How COVID-19 Has Affected Ramadan Worldwide

Vases in Jeddah Saudi Arabia

Sarah Peddie

We are almost at the end of the first week of Ramadan and billions of Muslims around the world have had to adapt to the current Covid-19 worldwide pandemic and how it is affecting the holy month. 

The coronavirus has made a huge impact on how fasting, prayers and socialising is conducted during the festival but how has it affected Muslim communities around the world?

In Saudi Arabia Saudi King Salman bin Abdul-Aziz Al Saud said in a statement that it was important to maintain social distancing throughout Ramadan to try and stop the spread of covid-19. The city of Mecca - the holiest city in Islam and home to the Kaaba is currently under 24 hour curfew. 

In a statement published by the Saudi Press Agency, King Salman said: "It pains me to welcome the glorious month of Ramadan under circumstances that forbid us of prayers in Mosques and of performing the Ramadan prayers.”

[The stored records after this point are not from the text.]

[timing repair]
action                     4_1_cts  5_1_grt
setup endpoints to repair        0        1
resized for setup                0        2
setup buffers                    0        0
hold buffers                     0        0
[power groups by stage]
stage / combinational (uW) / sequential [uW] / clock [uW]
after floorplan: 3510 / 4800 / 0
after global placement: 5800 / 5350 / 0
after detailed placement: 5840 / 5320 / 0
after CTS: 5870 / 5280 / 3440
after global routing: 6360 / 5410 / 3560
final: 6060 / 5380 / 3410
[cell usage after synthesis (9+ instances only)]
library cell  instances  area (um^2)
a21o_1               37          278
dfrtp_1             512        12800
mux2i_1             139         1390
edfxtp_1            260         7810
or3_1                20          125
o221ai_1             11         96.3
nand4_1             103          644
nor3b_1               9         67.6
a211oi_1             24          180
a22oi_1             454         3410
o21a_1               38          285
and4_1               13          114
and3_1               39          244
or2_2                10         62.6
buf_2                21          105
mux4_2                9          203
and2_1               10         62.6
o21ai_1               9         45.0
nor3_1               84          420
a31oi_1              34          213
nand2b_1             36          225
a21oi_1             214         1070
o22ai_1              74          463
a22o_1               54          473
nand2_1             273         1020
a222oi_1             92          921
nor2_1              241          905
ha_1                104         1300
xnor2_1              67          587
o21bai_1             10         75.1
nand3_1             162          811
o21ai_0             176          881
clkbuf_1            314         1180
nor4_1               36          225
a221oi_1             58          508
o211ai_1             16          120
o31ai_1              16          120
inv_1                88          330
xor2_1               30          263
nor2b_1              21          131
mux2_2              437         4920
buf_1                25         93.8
This is an optimization exercise on Yosys and OpenROAD, whose aim is small area, a short achievable clock period and few clock cycles, not a production implementation.
Function was checked by simulation only, so behaviour that the tests miss may differ from the original.
Power figures rest on the tool's default switching activity, not on a simulated workload.

## raven
// CPU
module CPU(clk,
            rst_n,
            wen_D,
            addr_D,
            wdata_D,
            rdata_D,
            addr_I,
            rdata_I);
Size: roughly 6,600 cells after synthesis.
clock: 12.0 ns
lec_check: 0
cap_margin: 20
core_margin: 2
core_utilization: 40
cts_cluster_diameter: 60
cts_cluster_size: 20
place_density: 0.6
slew_margin: 20
tns_end_percent: 100
standard.sh (not shown) runs the stock make flow with config.mk's settings and CLKGATE_MAP_FILE= SYNTH_SCRIPT=/design/flow/synth_recipe.tcl, a recipe that flattens the netlist after the stock synthesis.
==> flow/flow/run.sh <==
#!/bin/bash
set -uo pipefail
bash standard.sh SETUP_SLACK_MARGIN=7.4 \
  "BUFFER_PORTS_ARGS=-buffer_cell sky130_fd_sc_hd__buf_4" \
  finish > standard_flow.log 2>&1
Testbench counts of raven, summed over its fixed seeds: cycles 68,973.
### raven -> nickel
--- a/flow/design.v
+++ b/flow/design.v
@@ -15,19 +15,18 @@
     input  [31:0] rdata_I;
     integer k;
     reg  [31:0] PC;           
     reg         ex_v;         
     reg  [31:0] IR;           
     reg  [31:0] ex_a;         
     reg  [31:0] ex_b;         
     reg  [31:0] ex_alt;       
     reg         ex_pt;        
-    reg  [15:2] ras;          
     reg         d_br, d_jalr, d_md, d_ld, d_st, d_wr, d_useb, d_sub, d_lui;
     reg         d_rs_sum, d_rs_sh, d_rs_slt, d_rs_alt;    
     reg         ex_fw1;       
     reg         ex_fw2;       
     reg         ex_fwl2;      
     reg         m_wr;         
     reg         m_ld;         
     reg         m_st;         
     reg  [4:0]  m_rd;
@@ -150,20 +149,19 @@
                        is_mul   ? {ex_a[29:0], 2'b0} :
                        md_al    ? sh_res :
                                   {1'b0, ex_a[31:1]};
     wire [31:0] md_b = md_start ? (is_mul ? 32'b0 : a) :
                        (is_mul | ~md_al) ? (is_mul ? ad_s[31:0] : rem_n) :
                                   ex_b;
     wire md_wait  = i_md & ~(md_busy & md_last);
     wire stall    = ex_v & md_wait;              
     wire ex_go    = ex_v & ~stall;
-    wire ret_ok   = (a[31:1] == PC[31:1]);
-    wire redirect = ex_go & ((d_jalr & ~(ex_pt & ret_ok)) | (d_br & (taken ^ ex_pt)));
+    wire redirect = ex_go & (d_jalr | (d_br & (taken ^ ex_pt)));
     wire [31:0] rtgt = d_jalr ? {sum[31:1], 1'b0} : ex_alt;
     always @(posedge clk or negedge rst_n) begin
         if (!rst_n)
             md_busy <= 1'b0;
         else if (ex_v & i_md)
             md_busy <= ~(md_busy & md_last);
     end
     wire [31:0] md_xq_n = md_start ? (is_mul ? (a_fewer ? a : b) : {32{bz}}) :
                           is_mul   ? {2'b0, md_xq[31:2]} :
@@ -196,20 +194,18 @@
     wire        f_U    = ~fi[6] & fi[2];
     wire        f_jalr =  fi[6] & fi[2] & ~fi[3];
     wire        f_ld   = ~fi[6] & ~fi[5] & ~fi[4];
     wire        f_st   = ~fi[6] &  fi[5] & ~fi[4];
     wire        f_opimm= ~fi[6] & ~fi[5] &  fi[4] & ~fi[2];
     wire        f_op   = ~fi[6] &  fi[5] &  fi[4] & ~fi[2];
     wire        f_use1 = ~f_U & ~f_jal;
     wire        f_use2 = fi[5] & ~fi[2] & (~fi[4] | ~fi[6]);    
     wire        f_pt   = f_jal | (f_br & fi[31]);
-    wire        f_ret  = (fi == 32'h00008067);           
-    wire [31:0] f_ret_tgt = {PC[31:16], ras, 2'b00};
     wire [31:0] f_imm  = f_U   ? {fi[31:12], 12'b0} :
                          fi[3] ? {{11{fi[31]}}, fi[31], fi[19:12], fi[20], fi[30:21], 1'b0} :
                                  {{19{fi[31]}}, fi[31], fi[7], fi[30:25], fi[11:8], 1'b0};
     wire [31:0] f_tgt  = PC + f_imm;
     wire [31:0] f_pc4  = PC + 32'd4;
     wire        f_byp1 = m_wr & (m_rd == f_rs1);
     wire        f_byp2 = m_wr & (m_rd == f_rs2);
     wire [31:1] rf_rd_ok;
     genvar gk;
@@ -247,19 +243,19 @@
         end else begin
             m_wr   <= n_wr;
             m_ld   <= ex_go & i_ld;
             m_st   <= ex_go & i_st;
             ex_fw1 <= n_fw1;
             ex_fw2 <= n_fw2;
             ex_fwl2 <= n_fwl2;
             if (~stall) begin
                 ex_v <= ~redirect & ~f_lu;
-                PC   <= redirect ? rtgt : (f_lu ? PC : (f_pt ? f_tgt : (f_ret ? f_ret_tgt : f_pc4)));
+                PC   <= redirect ? rtgt : (f_lu ? PC : (f_pt ? f_tgt : f_pc4));
             end
         end
     end
     always @(posedge clk) begin
         m_rd  <= rd;
         m_val <= ex_res;
         m_sd  <= (md_start | md_busy) ? md_xq_n : (ex_fwl2 ? rdata_D : b);
         if (~stall) begin
             IR     <= fi;
@@ -270,21 +266,19 @@
             d_st     <= f_st;
             d_wr     <= ~f_st & ~f_br & (fi[11:7] != 5'd0);
             d_useb   <= f_op | f_br;
             d_sub    <= f_op & fi[30] & ~fi[25];
             d_lui    <= f_U & fi[5];
             d_rs_sum <= (f_op & ~fi[25]) | f_ld | f_st | (f_opimm & (fi[14:12] == 3'b000));
             d_rs_sh  <= f_opimm & fi[12];
             d_rs_slt <= f_opimm & fi[13];
             d_rs_alt <= f_jal | f_jalr | f_U;
-            ex_pt  <= f_pt | f_ret;
-            if (f_jal & (fi[11:7] == 5'd1))
-                ras <= f_pc4[15:2];
+            ex_pt  <= f_pt;
             ex_alt <= (f_pt | f_jalr) ? f_pc4 : f_tgt;
         end
         ex_a <= f_r1 | o_a;
         ex_b <= f_r2 | o_b;
     end
     assign addr_I  = PC;
     assign wen_D   = m_st;
     assign addr_D  = m_val;
     assign wdata_D = m_sd;
==> comparison <==
STATUS leakage power: nickel loses against raven. Across nickel and raven, the outcome is the same: a clean finish for every run. From raven to nickel the numbers moved as follows: pin count of the biggest net entering global routing shows a reduction of 6.0%, clock period minus worst slack went down 0.26 ns, placed wire-length estimate after detailed placement went up by about 1.7%. raven has lower combinational share of power than nickel. On sequential power, raven tracks nickel almost exactly. Slowest cell on the critical path: sky130_fd_sc_hd__or3b_2 -> raven, sky130_fd_sc_hd__dfxtp_1 -> nickel. Going from raven to nickel, power per cell area higher; setup slack higher; proportion of layout cells with a drive suffix above 1 higher; initial core utilization roughly the same. After detailed routing, raven needs less wire than nickel. The non-clock buffer total of the final layout reported for nickel is greater than that of raven by 179. Overall power consumption on nickel is up relative to raven.
Testbench counts of nickel, summed over its fixed seeds: cycles 70,086.

-- port drivers added, routing unchanged --
No port has a modelled driver above. Below, the same layouts with a new extraction and two added sets of constraints. Step 1 sets driving cells, clkbuf_16 on the clock port and buf_2 on the other inputs (assumed; they add their load-dependent delay and slew). Step 2 also shifts input and output timing later by t, the mid clock arrival at the registers, as if the neighbouring blocks saw the same clock. a / b / c = ideal ports / drivers / drivers and shift; a / b = the first two.
run	t (ns)	setup slack, ns	clock arrival spread, ns	slew at the worst register clock pin (ns)
raven	0.939	6.811 / 6.811 / 5.965	0.063 / 0.063	0.09 / 0.09
nickel	0.893	7.070 / 7.070 / 6.244	0.111 / 0.111	0.09 / 0.09
After both steps every run listed still meets setup and hold. The setup slack of raven, which loses most, moves by 0.000 ns with the drivers and by -0.846 ns with both steps.
From an optimization exercise on the open Yosys and OpenROAD flow, aimed at a short achievable clock period and few clock cycles; shortcuts taken in it are not production practice.
No activity file was given, so power comes from the tool's default toggle rates.

Setup of lane 1:
Design cpu, start of the top module:
module cpu(input         clk, reset,
           input  [15:0] dataout, instruction,
           output        MemRd, MemWr,
           output [15:0] datain, instrAddr, dataAddr);
Settings: LEC_CHECK=0, CAP_MARGIN=20, CORE_MARGIN=2, CORE_UTILIZATION=55, PLACE_DENSITY=0.7, SLEW_MARGIN=20, SYNTH_HIERARCHICAL=1; clock period 13.0 ns.
standard.sh (not shown) runs the stock make flow with config.mk's settings and CLKGATE_MAP_FILE= SYNTH_SCRIPT=/design/flow/synth_recipe.tcl, a recipe that flattens the netlist after the stock synthesis.
==> flow/flow/run.sh <==
#!/bin/bash
# Own flow: the standard layout, with two changes to how it is made (the clock period
# and constraints are unchanged):
#  - the port buffers that buffer_ports inserts are plain buffers (buf_2), not whatever cell
#    it picks by default (a delay cell on this platform);
#  - repair_timing aims for more setup slack than the default.
set -euo pipefail
bash standard.sh SETUP_SLACK_MARGIN=9.2 'BUFFER_PORTS_ARGS=-buffer_cell sky130_fd_sc_hd__buf_2' finish > flow_standard.log 2>&1
Here is what was changed in the inputs of lane 2 compared with lane 1.
-- flow/design.v --
<<< lane 1, line 20
module bpred(input  [3:0] op,
             input        i11, i4,
             input  [2:0] rs, rd, xd,
             input        xk, xz,
             output       pt);
  wire fbr = (op[3:2] == 2'b10);
  wire fps = fbr & (i4 | op[0] | (~op[1] & i11));
  wire zc  = fbr & op[1] & (i11 | (rs == 3'd0));
  wire r0  = (rd == 3'd0);
  wire hx  = zc & ((xk & (rd == xd)) | r0);
  assign pt = hx ? (op[0] ^ (xz | r0)) : fps;
endmodule
module ao4 #(parameter WIDTH = 16)
>>> lane 2, line 20
module bpred(input  [3:0] op,
             input        i11, i4,
             input  [2:0] rs,
             input  [7:0] rdo,
             input  [7:1] xk,
             input        xz,
             output       pt);
  wire fbr = (op[3:2] == 2'b10);
  wire fps = fbr & (i4 | op[0] | (~op[1] & i11));
  wire zc  = fbr & op[1] & (i11 | (rs == 3'd0));
  wire hx  = zc & |({xk, 1'b1} & rdo);           
  assign pt = hx ? (op[0] ^ (xz | rdo[0])) : fps;
endmodule
module ao4 #(parameter WIDTH = 16)
<<< lane 1, line 144
  reg        xbr;          
  reg        xret, xpt;    
  reg [15:0] xpc2, xpcb;   
  reg [15:0] xrt;          
  reg        xla, xlb;     
>>> lane 2, line 145
  reg        xbr;          
  reg        xret, xpt;    
  reg [15:0] xpc2, xbt;    
  reg [15:0] xrt;          
  reg        xla, xlb;     
<<< lane 1, line 180
  misl ml(eq, lt, gm[2], gm[1], gm[0], rw, st, mis, sel);
  misl ml2(eq, lt, gm[2], gm[1], gm[0], rw, st, mis2, sel2);
  wire [15:0] xbt;          
  ksadd btx(xpcb, xi, 1'b0, xbt);
  wire [15:0] redir = st ? pc : xret ? av : xpt ? xpc2 : xbt;
  wire [7:0]  xe  = {r7 == xni, r6 == xni, r5 == xni, r4 == xni, r3 == xni, r2 == xni, r1 == xni,
>>> lane 2, line 181
  misl ml(eq, lt, gm[2], gm[1], gm[0], rw, st, mis, sel);
  misl ml2(eq, lt, gm[2], gm[1], gm[0], rw, st, mis2, sel2);
  wire [15:0] redir = st ? pc : xret ? av : xpt ? xpc2 : xbt;
  wire [7:0]  xe  = {r7 == xni, r6 == xni, r5 == xni, r4 == xni, r3 == xni, r2 == xni, r1 == xni,
<<< lane 1, line 193
  wire [5:0]  lo;
  ksadd5 loa(pc[4:0], i[4:0], lo[4:0], lo[5]);
  wire        c5 = lo[5];    
  wire [15:0] jt = {pc2[15:13], i[11:0], 1'b0};
>>> lane 2, line 192
  wire [5:0]  lo;
  ksadd5 loa(pc[4:0], i[4:0], lo[4:0], lo[5]);
  wire [5:0]  lob;    
  ksadd5 lob5(pc[4:0], i[4:0], lob[4:0], lob[5]);
  wire        c5 = lo[5];    
  wire [15:0] jt = {pc2[15:13], i[11:0], 1'b0};
<<< lane 1, line 198
  wire fj   = (op[3:1] == 3'b110);
  wire fret = (op == 4'd14);
  wire [3:0] fpq;
  wire       fxk = xv & xwe & xzk;
  bpred bp0(op, i[11], i[4], i[7:5], i[10:8], xd, fxk, xz, fpq[0]);
  bpred bp1(op, i[11], i[4], i[7:5], i[10:8], xd, fxk, xz, fpq[1]);
  bpred bp2(op, i[11], i[4], i[7:5], i[10:8], xd, fxk, xz, fpq[2]);
  bpred bp3(op, i[11], i[4], i[7:5], i[10:8], xd, fxk, xz, fpq[3]);
  wire       fpt = fpq[0];
  wire [10:0] bt1 = i[4] ? pc[15:5] : hip;
  wire [10:0] bt0 = i[4] ? him : pc[15:5];
  wire        sj, sr, sb, ss;
  fdec fd0(op, sj, sr, sb, ss);
>>> lane 2, line 199
  wire fj   = (op[3:1] == 3'b110);
  wire fret = (op == 4'd14);
  wire fpt, fpt2;    
  wire [7:0] rdo;
  dec8 rdd(i[10:8], rdo);
  bpred bp(op, i[11], i[4], i[7:5], rdo, xwd & {7{xzk}}, xz, fpt);
  bpred bp2(op, i[11], i[4], i[7:5], rdo, xwd & {7{xzk}}, xz, fpt2);
  wire [10:0] bt1 = i[4] ? pc[15:5] : hip;
  wire [10:0] bt0 = i[4] ? him : pc[15:5];
  wire [10:0] bth;
  cmux #(11) btm(lob[5], bt1, bt0, bth);
  wire [15:0] bt = {bth, lob[4:0]};
  wire        sj, sr, sb, ss;
  fdec fd0(op, sj, sr, sb, ss);
<<< lane 1, line 216
  assign t0 = p0;
  assign tn = pn;
  nsel #(4) pcm3(fpq[3], c5, t1[15:12], t0[15:12], tn[15:12], fn[15:12]);
  nsel #(4) pcm2(fpq[2], c5, t1[11:8], t0[11:8], tn[11:8], fn[11:8]);
  nsel #(4) pcm1(fpq[1], c5, t1[7:4], t0[7:4], tn[7:4], fn[7:4]);
  nsel #(4) pcm0(fpq[0], c5, t1[3:0], t0[3:0], tn[3:0], fn[3:0]);
  cmux #(8) kmh(sel, redir[15:8], fn[15:8], pcd[15:8]);
  cmux #(8) kml(sel2, redir[7:0], fn[7:0], pcd[7:0]);
>>> lane 2, line 218
  assign t0 = p0;
  assign tn = pn;
  nsel #(8) pcmh(fpt, c5, t1[15:8], t0[15:8], tn[15:8], fn[15:8]);
  nsel #(8) pcml(fpt2, c5, t1[7:0], t0[7:0], tn[7:0], fn[7:0]);
  cmux #(8) kmh(sel, redir[15:8], fn[15:8], pcd[15:8]);
  cmux #(8) kml(sel2, redir[7:0], fn[7:0], pcd[7:0]);
<<< lane 1, line 282
      xret <= fret; xpt <= fpt;
      xzk <= (op == 4'd3);
      xpc2 <= pc2; xpcb <= pc; xrt <= ras;
    end
  always @(posedge clk or posedge reset)
>>> lane 2, line 282
      xret <= fret; xpt <= fpt;
      xzk <= (op == 4'd3);
      xpc2 <= pc2; xbt <= bt; xrt <= ras;
    end
  always @(posedge clk or posedge reset)
### Flow results
- Lane 2 went all the way through synthesis, placement and routing and the layout is clean on timing, DRC and antenna.
- When lane 2 is measured against lane 1, its met3 wirelength from detailed routing turns out about 9% lower.
- The fraction of power consumed by combinational cells number comes out higher for lane 1 vs lane 2.
- In the final reports, the cell area of lane 2 is smaller than that of lane 1.
- Lane 1 has a higher wire length of the first global-routing pass than lane 2.
- On total power: lane 2 sits below lane 1.
- Between lane 1 and lane 2, the flow reports die area decreasing by a few percent.
- Where wire length after detailed routing is concerned, lane 1 is outperformed by lane 2.
No run of this note included a check of the RTL's function; only the layout flow was run.

cpu, a different RTL version from the one above (not shown whole).
For scale: about 84 I/O pins.
## cpu
module cpu(input         clk, reset,
           input  [15:0] dataout, instruction,
           output        MemRd, MemWr,
           output [15:0] datain, instrAddr, dataAddr);
  reg [15:0] pc;           
  reg [15:0] ras;          
  reg        xv;           
  reg [7:1]  xao, xbo;     
  reg [7:0]  xsa, xsb;     
  reg [2:0]  xd;           
  reg        xwe;          
  reg        xand, xcall, xsub;  
  reg        ximm;         
  reg [15:0] xi;           
  reg        xld, xbyte, xsx, xst, xsv;
  reg [8:0]  xs9;          
  reg [2:0]  xtk;          
  reg        xbr;          
  reg        xret, xpt;    
  reg [15:0] xpc2, xbt;    
  reg [15:0] xrt;          
  reg        xla, xlb;     
  reg [15:0] mres, mdata;
  reg [7:1]  mwe;          
  reg        mld, mbyte, msx, mwr;
  reg [15:0] r1, r2, r3, r4, r5, r6, r7;
  reg [7:1]  zf;           
  reg [15:0] xni;          
  reg        xzk;          
  wire [7:0]  xdo = 8'd1 << xd;
  wire [15:0] av = ({16{xsa[0]}} & mres) | ({16{xsa[1]}} & r1) | ({16{xsa[2]}} & r2) |
                   ({16{xsa[3]}} & r3)   | ({16{xsa[4]}} & r4) | ({16{xsa[5]}} & r5) |
                   ({16{xsa[6]}} & r6)   | ({16{xsa[7]}} & r7);
  wire [15:0] bv = ({16{xsb[0]}} & mres) | ({16{xsb[1]}} & r1) | ({16{xsb[2]}} & r2) |
                   ({16{xsb[3]}} & r3)   | ({16{xsb[4]}} & r4) | ({16{xsb[5]}} & r5) |
                   ({16{xsb[6]}} & r6)   | ({16{xsb[7]}} & r7);
  wire        st = xv & (xla | xlb);           
  wire        go = xv & ~st;                   
  wire [15:0] bop = ximm ? xi : bv;
  wire [15:0] sum, dif;
  ksadd adda(av, bop, 1'b0, sum);
  ksadd adds(av, ~bv, 1'b1, dif);
  wire [15:0] res = xcall ? xpc2 : xand ? (av & bop) : xsub ? dif : sum;
  wire        eq = (av == bv);
  wire        lt = dif[15] ^ ((av[15] ^ bv[15]) & (av[15] ^ dif[15]));   
  wire [2:0]  xm  = {3{xbr}} & (xtk ^ {3{xpt}});    
  wire        mbr = eq ? xm[2] : lt ? xm[1] : xm[0];
  wire        mis = go & (mbr | (xret & (av != xrt)));
  wire [15:0] redir = xret ? av : xpt ? xpc2 : xbt;
  wire [7:0]  xe  = {r7 == xni, r6 == xni, r5 == xni, r4 == xni, r3 == xni, r2 == xni, r1 == xni,
                     mres == xni};
  wire        xz  = |(xsa & xe);
  wire        mz  = (mres == 16'd0);
  wire [7:1]  mw  = mwe & {7{~mld}};
  ...
Settings: LEC_CHECK=0, CAP_MARGIN=20, CORE_MARGIN=2, CORE_UTILIZATION=40, PLACE_DENSITY=0.6, SLEW_MARGIN=20, SYNTH_HIERARCHICAL=1; clock period 13.0 ns.
Scripts as last shown in full above: flow/flow/run.sh
Change:
--- a/flow/design.v
+++ b/flow/design.v
@@ -25,20 +25,20 @@
   wire fbr = (op[3:2] == 2'b10);
   wire fps = i4 | op[0] | (~op[1] & i11);
   wire zc  = op[1] & (i11 | (rs == 3'd0));       
   wire [7:0] z = {kz, 1'b1};
   wire [7:0] n = {kn, 1'b0};
   wire [7:0] x = {xw, 1'b0};
   wire rne = ~z[rd];
   wire req = z[rd] | (~n[rd] & i4);
-  assign pm = fbr & (zc ? (op[0] ? rne : req) : fps);
+  assign pm = fbr & fps;
   assign p1 = fbr & (zc ? ~op[0] : fps);
   assign p0 = fbr & (zc ? op[0] : fps);
-  assign hx = zc & x[rd];
+  assign hx = 1'b0;
 endmodule
 module psel(input hx, xz, p1, p0, pm,
             output y);
   assign y = hx ? (xz ? p1 : p0) : pm;
 endmodule
 module ao4 #(parameter WIDTH = 16)
             (input              s0, s1, s2, s3,
              input  [WIDTH-1:0] d0, d1, d2, d3,
@@ -74,16 +74,32 @@
   wire [15:0] p = a ^ b;
   wire [15:0] g0 = (a & b) | {15'd0, p[0] & cin};
   wire [15:0] g1, p1, g2, p2, g3, p3, g4, p4;
   kslvl #(16, 1) l1(g0, p, g1, p1);
   kslvl #(16, 2) l2(g1, p1, g2, p2);
   kslvl #(16, 4) l3(g2, p2, g3, p3);
   kslvl #(16, 8) l4(g3, p3, g4, p4);
   assign s = p ^ {g4[14:0], cin};
+endmodule
+module kscarry(input  [15:0] a, b,
+               input         cin,
+               output        cout);
+  wire [15:0] p = a ^ b;
+  wire [15:0] g0 = (a & b) | {15'd0, p[0] & cin};
+  wire [15:0] g1, p1, g2, p2, g3, p3, g4, p4;
+  kslvl #(16, 1) l1(g0, p, g1, p1);
+  kslvl #(16, 2) l2(g1, p1, g2, p2);
+  kslvl #(16, 4) l3(g2, p2, g3, p3);
+  kslvl #(16, 8) l4(g3, p3, g4, p4);
+  assign cout = g4[15];
+endmodule
+module misl(input  eq, lt, m2, m1, m0, rw,
+            output mis);
+  assign mis = (eq & m2) | (~eq & (lt ? m1 : m0)) | rw;
 endmodule
 module cpu(input         clk, reset,
            input  [15:0] dataout, instruction,
            output        MemRd, MemWr,
            output [15:0] datain, instrAddr, dataAddr);
   reg [15:0] pc;           
   reg [15:0] ras;          
   reg        xv;           
@@ -119,20 +135,23 @@
   wire        st = xv & (xla | xlb);           
   wire        go = xv & ~st;                   
   wire [15:0] bop = ximm ? xi : bv;
   wire [15:0] sum, dif;
   ksadd adda(av, bop, 1'b0, sum);
   ksadd adds(av, ~bv, 1'b1, dif);
   wire [15:0] res = xcall ? xpc2 : xand ? (av & bop) : xsub ? dif : sum;
   wire        eq = (av == bv);
-  wire        lt = dif[15] ^ ((av[15] ^ bv[15]) & (av[15] ^ dif[15]));   
+  wire        nlt;
+  kscarry cmpc({~av[15], av[14:0]}, {bv[15], ~bv[14:0]}, 1'b1, nlt);
+  wire        lt = ~nlt;
   wire [2:0]  xm  = {3{xbr}} & (xtk ^ {3{xpt}});    
-  wire        mbr = eq ? xm[2] : lt ? xm[1] : xm[0];
-  wire        mis = go & (mbr | (xret & (av != xrt)));
+  wire [2:0]  gm  = {3{go}} & xm;
+  wire        mis;
+  misl ml(eq, lt, gm[2], gm[1], gm[0], go & xret & (av != xrt), mis);
   wire [15:0] redir = xret ? av : xpt ? xpc2 : xbt;
   wire [7:0]  xe  = {r7 == xni, r6 == xni, r5 == xni, r4 == xni, r3 == xni, r2 == xni, r1 == xni,
                      mres == xni};
   wire        xz  = |(xsa & xe);
   wire        mz  = (mres == 16'd0);
   wire [7:1]  mw  = mwe & {7{~mld}};
   wire [7:1]  kzm = ~xwd & ((mw & {7{mz}}) | (~mwe & zf));
   wire [7:1]  knm = ~xwd & ((mw & {7{~mz}}) | (~mwe & ~zf));
=> Flip-flop and latch count drops by 8; core utilization drops by 1.7 points; die area drops slightly; wire length drops by roughly a tenth; global-route usage drops by 2.1 points; non-clock buffer count drops by 71; worst setup slack gets better by 300 ps; first-iteration DRC count drops by roughly a tenth; via count drops by a few percent.
Function was not checked in any run of this note: the RTL went through the layout flow alone.

==> separate check: timing with driven ports <==
In the flow no input, the clock included, has a driving cell. The finished layouts below were timed again as built, in two steps.
Step 1 assumes that a clkbuf_16 drives the clock port and a buf_2 every other input.
Step 2 moves the port delays by t, midway between the first and last clock arrival at a register: inputs arrive t later, outputs are due t later. That takes back most of the time a late clock gives input paths.
a / b / c = ideal ports / drivers / drivers and shift; a / b = the first two.
run | t, ns | setup slack, ns | clock arrival spread, ns | worst register clock-pin slew, ns
lane 1 | 0.633 | 9.148 / 9.138 / 8.510 | 0.037 / 0.037 | 0.07 / 0.07
lane 2 | 0.611 | 9.038 / 8.937 / 8.325 | 0.022 / 0.023 | 0.06 / 0.06
the first run of note 2 | 0.612 | 8.552 / 8.433 / 7.821 | 0.032 / 0.032 | 0.06 / 0.06
the second run of note 2 | 0.613 | 8.855 / 8.857 / 8.245 | 0.022 / 0.023 | 0.07 / 0.07
After both steps every run listed still meets setup and hold. The setup slack of the first run of note 2, which loses most, moves by -0.119 ns with the drivers and by -0.731 ns with both steps.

Many Muslim majority countries have banned communal prayers and family gatherings. Iran is the Muslim-majority country that is hardest hit by the pandemic with official figures stating that there are over 92,000 cases in the country and around 5,800 deaths (as of 28 April). 

The Iranian authorities have in phases allowed the reopening of some businesses since 11 April that were closed due to the outbreak of the coronavirus and were done to stop the spread. Mosques remain closed until further notice and the authorities have ordered that iftar meals should be kept to immediate family instead of extended family and friends gathering to break their day-time fasts. 

In Pakistan, the Government has had to come to an agreement to keep mosques open during the holy month of Ramadan. However, despite the mosques being kept open, there are rules that have to be followed such as people keeping six feet apart during prayers, denying entry of the old and ill and banning handshakes but these rules will be difficult to enforce across the thousands of mosques in the country. 

With the world’s largest Muslim population, in Indonesia mainstream Islamic organisations have asked the public not to hold mass prayers or have communal meals. Jakarta has kept people in lockdown since the outbreak - and they have been complying to the rules. 

However, in the conservative Aceh province - citizens attended Ramadan prayers despite warnings by the Government.

In the United Kingdom - the Muslim Council of Britain has advised people to attend virtual iftars and tune into livestreams by their local mosques. It is the same in the United States where people have opted for video calling to substitute in-person gatherings.